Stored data
· · ·

<file path="config.mk">
export PLATFORM = sky130hd
export DESIGN_NAME = if_stage
export DESIGN_NICKNAME = d
export VERILOG_FILES = /design/src/rtl/if_stage.sv
export SDC_FILE = /design/constraint.sdc
export NUM_CORES = 1
export LEC_CHECK = 0
export CAP_MARGIN = 20
export CORE_MARGIN = 5
export CORE_UTILIZATION = 55
export CTS_BUF_LIST = sky130_fd_sc_hd__clkbuf_16
export DETAILED_ROUTE_END_ITERATION = 12
export MAX_ROUTING_LAYER = met4
export PLACE_DENSITY = 0.83
export SLEW_MARGIN = 30
export SYNTH_ARGS = -nofsm -noshare
export SYNTH_HDL_FRONTEND = slang
export SYNTH_SLANG_ARGS = --single-unit
</file>
<file path="constraint.sdc">
create_clock -name clk -period 7.65 [get_ports clk]
set_clock_uncertainty 0.2 [all_clocks]
set_input_delay 1.53 -clock clk [delete_from_list [all_inputs] [get_ports clk]]
set_output_delay 1.53 -clock clk [all_outputs]
set_load 0.02 [all_outputs]
</file>
File: src/rtl/fwd_hazard_ctrl_mc_scoreboard.sv
// Scoreboard for the single multi-cycle unit: launch, countdown, done pulse, dependency match.
// Latency: result returns MC_LAT cycles after acceptance; mc_accept is combinational.
// Backpressure: mc_start is only accepted when idle or in the done cycle; otherwise it must be held.
module mc_scoreboard
   import fwd_pkg::*;
#(
   parameter int REG_AW  = 5,
   parameter int NUM_SRC = 2,
   parameter int MC_LAT  = 4
)(
   input  logic                      clk,
   input  logic                      rst,
   input  logic                      mc_start,
   input  logic [REG_AW-1:0]         mc_wreg,
   input  logic [NUM_SRC*REG_AW-1:0] src_id,
   output logic                      mc_accept,
   output logic                      mc_busy,
   output logic                      mc_done,
   output logic                      mc_dep
);

   localparam int CW = (MC_LAT > 2) ? $clog2(MC_LAT) : 1;
   localparam logic [CW-1:0] CNT_INIT = CW'(MC_LAT - 1);

   mc_state_t         state_q, state_d;
   logic [CW-1:0]     cnt_q, cnt_d;
   logic [REG_AW-1:0] reg_q, reg_d;
   logic              busy_q, busy_d;
   logic              done_q, done_d;
   logic              src_hit;

   // A new op may launch when idle, or in the done cycle for back-to-back use
   assign mc_accept = !rst && mc_start && ((state_q == MC_IDLE) || done_q);
   assign mc_busy   = busy_q;
   assign mc_done   = done_q;

   // Does any ID source read the register the in-flight op will write
   always_comb begin
      src_hit = 1'b0;
      for (int s = 0; s < NUM_SRC; s++) begin
         if (src_id[s*REG_AW +: REG_AW] == reg_q) src_hit = 1'b1;
      end
   end

   // Dependent reads wait until the result is on the forwarding path (done cycle)
   assign mc_dep = busy_q && !done_q && (reg_q != '0) && src_hit;

   // Next state: launch loads the countdown, BUSY counts down to the done cycle
   always_comb begin
      state_d = state_q;
      cnt_d   = cnt_q;
      reg_d   = reg_q;
      if (mc_accept) begin
         state_d = MC_BUSY;
         cnt_d   = CNT_INIT;
         reg_d   = mc_wreg;
      end else if (state_q == MC_BUSY) begin
         if (cnt_q == '0) begin
            state_d = MC_IDLE;
         end else begin
            cnt_d = cnt_q - 1'b1;
         end
      end
      busy_d = (state_d == MC_BUSY);
      done_d = (state_d == MC_BUSY) && (cnt_d == '0);
   end

   // FSM registers; reset abandons any op in flight without a done pulse
   always_ff @(posedge clk) begin
      if (rst) begin
         state_q <= MC_IDLE;
         cnt_q   <= '0;
         reg_q   <= '0;
         busy_q  <= 1'b0;
         done_q  <= 1'b0;
      end else begin
         state_q <= state_d;
         cnt_q   <= cnt_d;
         reg_q   <= reg_d;
         busy_q  <= busy_d;
         done_q  <= done_d;
      end
   end

endmodule
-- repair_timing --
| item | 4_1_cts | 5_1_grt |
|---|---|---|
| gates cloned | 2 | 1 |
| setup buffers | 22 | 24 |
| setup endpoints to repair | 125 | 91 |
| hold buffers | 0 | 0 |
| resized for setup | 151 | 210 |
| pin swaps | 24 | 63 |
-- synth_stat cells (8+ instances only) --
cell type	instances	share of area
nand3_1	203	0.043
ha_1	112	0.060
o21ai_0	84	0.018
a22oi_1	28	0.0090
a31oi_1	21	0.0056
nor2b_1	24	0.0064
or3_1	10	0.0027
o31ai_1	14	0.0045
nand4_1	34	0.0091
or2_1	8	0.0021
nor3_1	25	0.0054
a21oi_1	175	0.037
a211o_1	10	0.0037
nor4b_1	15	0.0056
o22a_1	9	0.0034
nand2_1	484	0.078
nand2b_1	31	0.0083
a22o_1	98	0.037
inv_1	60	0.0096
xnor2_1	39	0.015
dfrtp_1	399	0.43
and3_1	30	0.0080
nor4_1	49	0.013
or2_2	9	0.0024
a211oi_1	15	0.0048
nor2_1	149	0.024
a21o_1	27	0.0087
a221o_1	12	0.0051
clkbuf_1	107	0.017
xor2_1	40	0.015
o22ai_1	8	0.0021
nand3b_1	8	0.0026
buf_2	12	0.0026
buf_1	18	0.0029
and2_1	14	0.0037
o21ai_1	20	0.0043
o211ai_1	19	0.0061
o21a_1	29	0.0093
`src/rtl/inst_fetcher.sv`:
```
// inst_fetcher: holds the PC, issues one fetch at a time, and queues fetched instructions
// tagged with their PC for the decoder.
module inst_fetcher #(
  parameter int          DEPTH    = 8,
  parameter logic [31:0] RESET_PC = 32'h0
) (
  input  logic        clk_in,
  input  logic        rst_n_in,
  input  logic        rdy_in,
  input  logic        clear,
  input  logic [31:0] clear_pc,
  output logic        if_enable,
  output logic [31:0] inst_addr,
  input  logic        if_ready,
  input  logic [31:0] inst,
  input  logic        is_c,
  output logic        iq_valid,
  input  logic        iq_ready,
  output logic [31:0] iq_inst,
  output logic [31:0] iq_pc,
  output logic        iq_is_c
);
  localparam int AW = $clog2(DEPTH);
  localparam logic [0:0] IDLE = 1'b0;
  localparam logic [0:0] WAIT = 1'b1;
  logic [0:0]    state_q, state_d;
  logic [31:0]   pc_q, pc_d;
  logic [AW-1:0] head_q, head_d, tail_q, tail_d;
  logic [AW:0]   count_q, count_d;
  logic [31:0]   mem_inst [DEPTH];
  logic [31:0]   mem_pc [DEPTH];
  logic [DEPTH-1:0] mem_c;
  logic clr, enq, deq;
  assign clr = rdy_in & clear;
  assign enq = rdy_in & ~clear & (state_q == WAIT) & if_ready;
  assign deq = rdy_in & ~clear & iq_valid & iq_ready;
  // Masked in the if_ready cycle so the controller never sees the stale address again
  assign if_enable = (state_q == WAIT) & ~if_ready;
  assign inst_addr = pc_q;
  assign iq_valid  = count_q != '0;
  assign iq_inst   = iq_valid ? mem_inst[head_q] : '0;
  assign iq_pc     = iq_valid ? mem_pc[head_q] : '0;
  assign iq_is_c   = iq_valid & mem_c[head_q];
  always_comb begin
    state_d = state_q;
    pc_d    = pc_q;
    if (clr) begin
      state_d = IDLE;
      pc_d    = clear_pc;
    end else if (rdy_in) begin
      if (state_q == IDLE && count_q < (AW+1)'(DEPTH)) state_d = WAIT;
      else if (enq) begin
        state_d = IDLE;
        pc_d    = pc_q + (is_c ? 32'd2 : 32'd4);
      end
    end
    head_d  = clr ? '0 : head_q + AW'(deq);
    tail_d  = clr ? '0 : tail_q + AW'(enq);
    count_d = clr ? '0 : count_q + (AW+1)'(enq) - (AW+1)'(deq);
  end
  always_ff @(posedge clk_in or negedge rst_n_in) begin
    if (!rst_n_in) begin
      state_q <= IDLE;
      pc_q    <= RESET_PC;
      head_q  <= '0;
      tail_q  <= '0;
      count_q <= '0;
    end else begin
      state_q <= state_d;
      pc_q    <= pc_d;
      head_q  <= head_d;
      tail_q  <= tail_d;
      count_q <= count_d;
    end
  end
  always_ff @(posedge clk_in) begin
    if (enq) begin
      mem_inst[tail_q] <= inst;
      mem_pc[tail_q]   <= pc_q;
      mem_c[tail_q]    <= is_c;
    end
  end
endmodule

```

· · ·

- Your goal -
In the records above, how many lines hold the string "instances"? Respond with that number only.

- Answer for this exercise -
2